To further investigate the reliability of the results obtained in the search stage, the G-test method is adopted to screen out the SNP combinations that differ significantly between case and control samples \(\left(P{\mathrm{value}}<{\mathrm{max}}\left({10}^{-8},0.05/{C}_{N}^{k}\right)\right)\), and MDR is then used to verify the classification accuracy of the SNP combinations selected by the G-test [59]. The false discovery rate (FDR) and F1-score are employed to further evaluate the reliability of the results.

(4) The FDR is defined as:

$$\frac{FP}{FP+TP},$$

where \(FP\) and \(TP\) represent the false-positive rate and true-positive rate, respectively.
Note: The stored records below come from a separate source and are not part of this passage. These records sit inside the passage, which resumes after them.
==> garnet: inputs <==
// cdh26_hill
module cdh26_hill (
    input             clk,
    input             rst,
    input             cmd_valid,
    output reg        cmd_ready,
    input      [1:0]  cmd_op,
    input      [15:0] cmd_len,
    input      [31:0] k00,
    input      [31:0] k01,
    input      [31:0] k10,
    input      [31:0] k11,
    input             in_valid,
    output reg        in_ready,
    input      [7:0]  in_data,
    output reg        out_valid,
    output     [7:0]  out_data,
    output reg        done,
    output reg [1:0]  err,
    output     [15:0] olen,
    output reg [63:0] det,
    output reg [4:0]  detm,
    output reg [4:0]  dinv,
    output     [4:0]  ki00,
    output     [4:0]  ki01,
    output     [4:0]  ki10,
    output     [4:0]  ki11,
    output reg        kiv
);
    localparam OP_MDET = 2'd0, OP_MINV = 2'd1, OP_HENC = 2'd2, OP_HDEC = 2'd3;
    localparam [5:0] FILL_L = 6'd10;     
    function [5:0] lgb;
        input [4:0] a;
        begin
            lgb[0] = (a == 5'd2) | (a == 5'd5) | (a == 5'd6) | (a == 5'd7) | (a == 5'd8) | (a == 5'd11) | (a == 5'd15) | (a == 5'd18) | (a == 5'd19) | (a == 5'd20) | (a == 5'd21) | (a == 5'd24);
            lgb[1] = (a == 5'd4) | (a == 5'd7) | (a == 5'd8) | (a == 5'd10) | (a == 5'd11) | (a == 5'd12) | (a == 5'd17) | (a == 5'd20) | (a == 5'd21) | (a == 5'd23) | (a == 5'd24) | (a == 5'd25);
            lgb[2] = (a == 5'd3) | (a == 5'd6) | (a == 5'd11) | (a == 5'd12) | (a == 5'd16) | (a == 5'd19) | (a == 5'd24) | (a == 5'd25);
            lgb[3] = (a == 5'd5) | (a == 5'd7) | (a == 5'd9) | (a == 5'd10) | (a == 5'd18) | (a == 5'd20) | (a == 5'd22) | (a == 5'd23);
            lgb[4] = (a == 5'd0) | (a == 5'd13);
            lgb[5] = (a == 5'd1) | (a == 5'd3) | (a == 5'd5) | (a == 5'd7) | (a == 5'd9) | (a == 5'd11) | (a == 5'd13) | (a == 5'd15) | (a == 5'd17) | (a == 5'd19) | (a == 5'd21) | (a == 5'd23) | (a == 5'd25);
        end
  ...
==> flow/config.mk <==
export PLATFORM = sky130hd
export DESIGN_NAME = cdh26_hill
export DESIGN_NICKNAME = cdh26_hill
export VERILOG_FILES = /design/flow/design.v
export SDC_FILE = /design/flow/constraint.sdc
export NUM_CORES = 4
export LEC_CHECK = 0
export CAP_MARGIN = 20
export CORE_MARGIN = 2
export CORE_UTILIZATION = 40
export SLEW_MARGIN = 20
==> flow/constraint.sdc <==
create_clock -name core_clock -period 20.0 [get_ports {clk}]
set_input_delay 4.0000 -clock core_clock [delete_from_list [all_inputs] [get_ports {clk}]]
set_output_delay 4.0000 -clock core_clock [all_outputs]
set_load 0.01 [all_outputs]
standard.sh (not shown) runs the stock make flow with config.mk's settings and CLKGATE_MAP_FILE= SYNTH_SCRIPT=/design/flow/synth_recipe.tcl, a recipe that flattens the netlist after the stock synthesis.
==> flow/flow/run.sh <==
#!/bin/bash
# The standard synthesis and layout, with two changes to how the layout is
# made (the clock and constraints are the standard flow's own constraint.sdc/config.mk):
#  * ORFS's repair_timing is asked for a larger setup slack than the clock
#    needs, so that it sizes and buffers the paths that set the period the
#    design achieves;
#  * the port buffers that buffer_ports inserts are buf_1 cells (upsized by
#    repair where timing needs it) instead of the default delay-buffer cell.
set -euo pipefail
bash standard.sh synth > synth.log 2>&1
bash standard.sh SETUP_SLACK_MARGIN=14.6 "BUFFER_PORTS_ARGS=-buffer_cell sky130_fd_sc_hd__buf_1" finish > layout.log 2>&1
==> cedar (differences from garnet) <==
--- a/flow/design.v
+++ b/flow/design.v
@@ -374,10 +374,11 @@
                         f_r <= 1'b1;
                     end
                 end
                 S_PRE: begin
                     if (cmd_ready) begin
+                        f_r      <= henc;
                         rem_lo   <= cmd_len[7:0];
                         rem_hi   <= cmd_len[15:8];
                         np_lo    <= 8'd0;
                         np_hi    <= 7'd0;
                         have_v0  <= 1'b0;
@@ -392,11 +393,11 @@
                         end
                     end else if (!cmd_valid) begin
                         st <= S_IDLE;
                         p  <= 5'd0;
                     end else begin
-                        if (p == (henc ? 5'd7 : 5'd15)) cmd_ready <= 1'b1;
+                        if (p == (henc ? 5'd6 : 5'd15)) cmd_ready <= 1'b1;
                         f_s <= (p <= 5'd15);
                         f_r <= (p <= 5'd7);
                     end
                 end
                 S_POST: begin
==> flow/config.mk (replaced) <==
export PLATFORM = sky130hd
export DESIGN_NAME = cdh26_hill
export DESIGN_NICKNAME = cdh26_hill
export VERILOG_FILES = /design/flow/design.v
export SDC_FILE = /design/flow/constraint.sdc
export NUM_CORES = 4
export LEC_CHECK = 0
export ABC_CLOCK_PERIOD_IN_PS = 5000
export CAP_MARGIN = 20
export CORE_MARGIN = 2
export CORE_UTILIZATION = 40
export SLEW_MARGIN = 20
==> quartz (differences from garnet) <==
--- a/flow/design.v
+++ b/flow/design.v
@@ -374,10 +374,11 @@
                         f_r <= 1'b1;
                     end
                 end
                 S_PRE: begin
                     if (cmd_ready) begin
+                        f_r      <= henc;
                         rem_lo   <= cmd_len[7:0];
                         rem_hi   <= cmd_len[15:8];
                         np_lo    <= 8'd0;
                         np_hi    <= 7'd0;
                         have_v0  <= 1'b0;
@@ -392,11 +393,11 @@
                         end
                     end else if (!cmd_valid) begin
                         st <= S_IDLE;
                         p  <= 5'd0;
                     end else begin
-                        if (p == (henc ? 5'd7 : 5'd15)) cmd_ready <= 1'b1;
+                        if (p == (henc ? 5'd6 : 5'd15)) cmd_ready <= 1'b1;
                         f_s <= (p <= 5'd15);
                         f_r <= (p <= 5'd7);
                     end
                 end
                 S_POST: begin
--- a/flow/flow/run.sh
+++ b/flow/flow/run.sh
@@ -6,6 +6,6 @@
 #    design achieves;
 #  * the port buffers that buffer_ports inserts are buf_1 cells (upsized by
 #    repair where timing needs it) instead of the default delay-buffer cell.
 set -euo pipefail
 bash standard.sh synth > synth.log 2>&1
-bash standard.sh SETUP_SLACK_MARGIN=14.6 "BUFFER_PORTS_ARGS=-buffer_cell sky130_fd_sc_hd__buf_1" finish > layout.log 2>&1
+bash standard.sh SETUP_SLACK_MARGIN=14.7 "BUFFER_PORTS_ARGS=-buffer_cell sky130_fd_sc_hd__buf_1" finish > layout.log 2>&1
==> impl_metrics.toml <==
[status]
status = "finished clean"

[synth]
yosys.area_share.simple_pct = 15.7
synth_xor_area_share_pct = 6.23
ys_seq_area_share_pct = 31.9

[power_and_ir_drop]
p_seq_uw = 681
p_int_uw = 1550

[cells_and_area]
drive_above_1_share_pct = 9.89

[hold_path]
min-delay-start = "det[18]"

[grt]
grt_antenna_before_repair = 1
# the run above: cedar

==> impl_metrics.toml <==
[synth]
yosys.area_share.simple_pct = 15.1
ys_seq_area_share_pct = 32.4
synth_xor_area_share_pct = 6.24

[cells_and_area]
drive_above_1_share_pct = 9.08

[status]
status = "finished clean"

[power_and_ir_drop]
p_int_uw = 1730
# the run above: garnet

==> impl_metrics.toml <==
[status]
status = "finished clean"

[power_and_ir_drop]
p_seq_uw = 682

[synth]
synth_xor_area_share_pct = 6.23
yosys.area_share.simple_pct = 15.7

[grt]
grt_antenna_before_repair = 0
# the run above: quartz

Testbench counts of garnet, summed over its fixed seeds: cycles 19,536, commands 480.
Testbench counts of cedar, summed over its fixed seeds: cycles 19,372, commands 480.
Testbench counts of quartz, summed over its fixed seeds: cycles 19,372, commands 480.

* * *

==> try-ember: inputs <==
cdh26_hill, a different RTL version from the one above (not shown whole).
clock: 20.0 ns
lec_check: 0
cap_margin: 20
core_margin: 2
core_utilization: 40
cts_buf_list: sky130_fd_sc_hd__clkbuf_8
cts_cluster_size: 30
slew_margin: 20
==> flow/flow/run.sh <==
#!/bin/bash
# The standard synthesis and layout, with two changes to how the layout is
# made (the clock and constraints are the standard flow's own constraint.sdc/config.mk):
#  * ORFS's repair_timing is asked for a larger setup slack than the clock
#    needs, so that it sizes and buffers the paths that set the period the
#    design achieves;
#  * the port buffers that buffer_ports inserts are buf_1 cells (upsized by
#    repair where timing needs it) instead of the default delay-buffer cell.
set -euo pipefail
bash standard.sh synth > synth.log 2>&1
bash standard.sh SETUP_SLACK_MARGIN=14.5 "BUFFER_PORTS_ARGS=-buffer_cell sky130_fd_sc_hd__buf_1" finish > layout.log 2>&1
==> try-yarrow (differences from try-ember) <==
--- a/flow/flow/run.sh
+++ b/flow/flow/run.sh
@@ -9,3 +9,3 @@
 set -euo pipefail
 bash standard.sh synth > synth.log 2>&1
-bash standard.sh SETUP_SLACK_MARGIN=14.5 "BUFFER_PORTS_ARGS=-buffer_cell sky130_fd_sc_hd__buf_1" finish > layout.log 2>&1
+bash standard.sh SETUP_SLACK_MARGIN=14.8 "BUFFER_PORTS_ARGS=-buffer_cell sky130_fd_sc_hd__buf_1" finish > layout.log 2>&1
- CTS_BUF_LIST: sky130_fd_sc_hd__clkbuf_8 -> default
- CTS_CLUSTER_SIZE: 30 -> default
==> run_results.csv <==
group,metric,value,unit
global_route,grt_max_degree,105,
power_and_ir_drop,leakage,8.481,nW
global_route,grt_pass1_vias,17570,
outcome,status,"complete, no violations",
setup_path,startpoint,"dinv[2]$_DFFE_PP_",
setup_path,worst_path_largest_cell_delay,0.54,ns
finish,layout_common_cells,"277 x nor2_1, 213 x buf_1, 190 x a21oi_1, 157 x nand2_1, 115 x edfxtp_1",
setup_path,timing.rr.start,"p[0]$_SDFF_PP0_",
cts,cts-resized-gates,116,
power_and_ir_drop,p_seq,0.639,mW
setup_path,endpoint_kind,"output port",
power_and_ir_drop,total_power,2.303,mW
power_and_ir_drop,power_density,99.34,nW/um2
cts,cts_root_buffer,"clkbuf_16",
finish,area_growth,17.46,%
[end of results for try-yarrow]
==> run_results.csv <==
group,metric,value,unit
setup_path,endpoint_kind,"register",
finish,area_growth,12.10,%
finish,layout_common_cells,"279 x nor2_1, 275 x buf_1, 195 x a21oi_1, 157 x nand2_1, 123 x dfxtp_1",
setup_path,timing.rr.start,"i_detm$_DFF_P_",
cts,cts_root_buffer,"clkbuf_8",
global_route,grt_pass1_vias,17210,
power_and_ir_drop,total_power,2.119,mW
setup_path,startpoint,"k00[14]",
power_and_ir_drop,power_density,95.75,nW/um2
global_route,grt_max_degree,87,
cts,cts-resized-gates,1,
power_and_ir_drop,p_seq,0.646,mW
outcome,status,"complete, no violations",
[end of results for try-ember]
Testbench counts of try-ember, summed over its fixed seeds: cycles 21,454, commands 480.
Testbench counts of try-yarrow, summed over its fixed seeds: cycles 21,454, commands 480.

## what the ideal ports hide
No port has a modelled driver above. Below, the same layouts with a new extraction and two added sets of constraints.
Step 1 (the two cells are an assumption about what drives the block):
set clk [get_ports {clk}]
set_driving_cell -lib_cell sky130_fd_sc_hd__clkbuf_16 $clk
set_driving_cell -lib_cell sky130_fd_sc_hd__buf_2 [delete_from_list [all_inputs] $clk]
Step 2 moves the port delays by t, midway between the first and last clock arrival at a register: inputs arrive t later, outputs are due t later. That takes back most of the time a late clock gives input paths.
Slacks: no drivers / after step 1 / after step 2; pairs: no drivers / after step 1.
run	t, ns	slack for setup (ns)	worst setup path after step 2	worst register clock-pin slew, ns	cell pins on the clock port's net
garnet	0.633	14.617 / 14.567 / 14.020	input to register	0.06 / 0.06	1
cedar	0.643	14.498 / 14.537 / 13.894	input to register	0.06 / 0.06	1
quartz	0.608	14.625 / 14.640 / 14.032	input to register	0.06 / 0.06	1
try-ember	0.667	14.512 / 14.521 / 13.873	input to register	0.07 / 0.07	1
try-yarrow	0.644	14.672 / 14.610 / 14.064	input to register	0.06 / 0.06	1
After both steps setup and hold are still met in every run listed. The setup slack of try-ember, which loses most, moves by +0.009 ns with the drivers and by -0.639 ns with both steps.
(5) The F1-score can be expressed as follows:

$$\mathrm{recall}=\frac{TP}{TP+FN},$$
$$\mathrm{precision}=\frac{TP}{TP+FP},$$
$$F1-\mathrm{score}=\frac{2\times \mathrm{recall}\times \mathrm{precision}}{\mathrm{recall}+\mathrm{precision}}.$$

Datasets

(1) EINME datasets. Eight EINMEs were employed to test the capability of detecting high-order epistatic interactions with no marginal effect. For each EINME, 1500 control samples and 1500 case samples for the functional SNPs were generated using a multiobjective optimization algorithm that aims to maximize the joint effects of k-SNPs, minimize the marginal effects of individual SNPs and limit Hardy–Weinberg equilibrium (HWE) constraints [60]. The samples of nonfunctional SNPs were randomly generated according to HWE. To investigate the performance of the proposed algorithm, simulation datasets with 100 SNPs, 1 k SNPs and 10 k SNPs were generated for each EINME. The eight EINMEs are described in Table S1 of Supplementary file 1.
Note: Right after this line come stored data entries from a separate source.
This is an optimization exercise on Yosys and OpenROAD, whose aim is small area and few clock cycles per item, not a production implementation.
No run shown here included a check of the RTL's function; only the layout flow was run.
No activity file was given, so power comes from the tool's default toggle rates.

`config.mk`:
```
export PLATFORM = sky130hd
export DESIGN_NAME = ax5031_qunit
export DESIGN_NICKNAME = ax5031_qunit
export VERILOG_FILES = /design/flow/design.v
export SDC_FILE = /design/flow/constraint.sdc
export NUM_CORES = 4
export LEC_CHECK = 0
export CAP_MARGIN = 20
export CORE_MARGIN = 2
export CORE_UTILIZATION = 40
export CTS_BUF_LIST = sky130_fd_sc_hd__clkbuf_8
export PLACE_DENSITY = 0.6
export SLEW_MARGIN = 20
export SYNTH_HIERARCHICAL = 1
export SYNTH_MINIMUM_KEEP_SIZE = 0
```
`constraint.sdc`:
```
create_clock -name core_clock -period 10.0 [get_ports {clk}]
set_input_delay 2.0000 -clock core_clock [delete_from_list [all_inputs] [get_ports {clk}]]
set_output_delay 2.0000 -clock core_clock [all_outputs]
set_load 0.01 [all_outputs]
```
(2) EIME datasets. Four 5th-order additive EIMEs, four 5th-order threshold EIMEs and four 4th-order multiplicative EIMEs [61] were employed to test the performance of detecting epistatic interactions with marginal effects. For each model, 100 datasets with 2000 control samples and 2000 case samples that had 100 SNPs, 1000 SNPs and 10 k SNPs were separately generated using GAMETES software [62]. The parameters of the 12 EIMEs are listed in Table S2 of Supplementary file 1.

(3) AMD dataset. The AMD dataset contains 103,611 SNPs genotyped for 50 controls and 96 cases [63]. This experiment aims to detect 2nd-order, 3rd-order, 4th-order and 5th-order SNP epistatic interactions from the 103,611 SNPs for AMD. We conducted two experiments for AMD:

  1. A.

    All 103,611 SNPs were detected to identify epistatic interactions.

  2. B.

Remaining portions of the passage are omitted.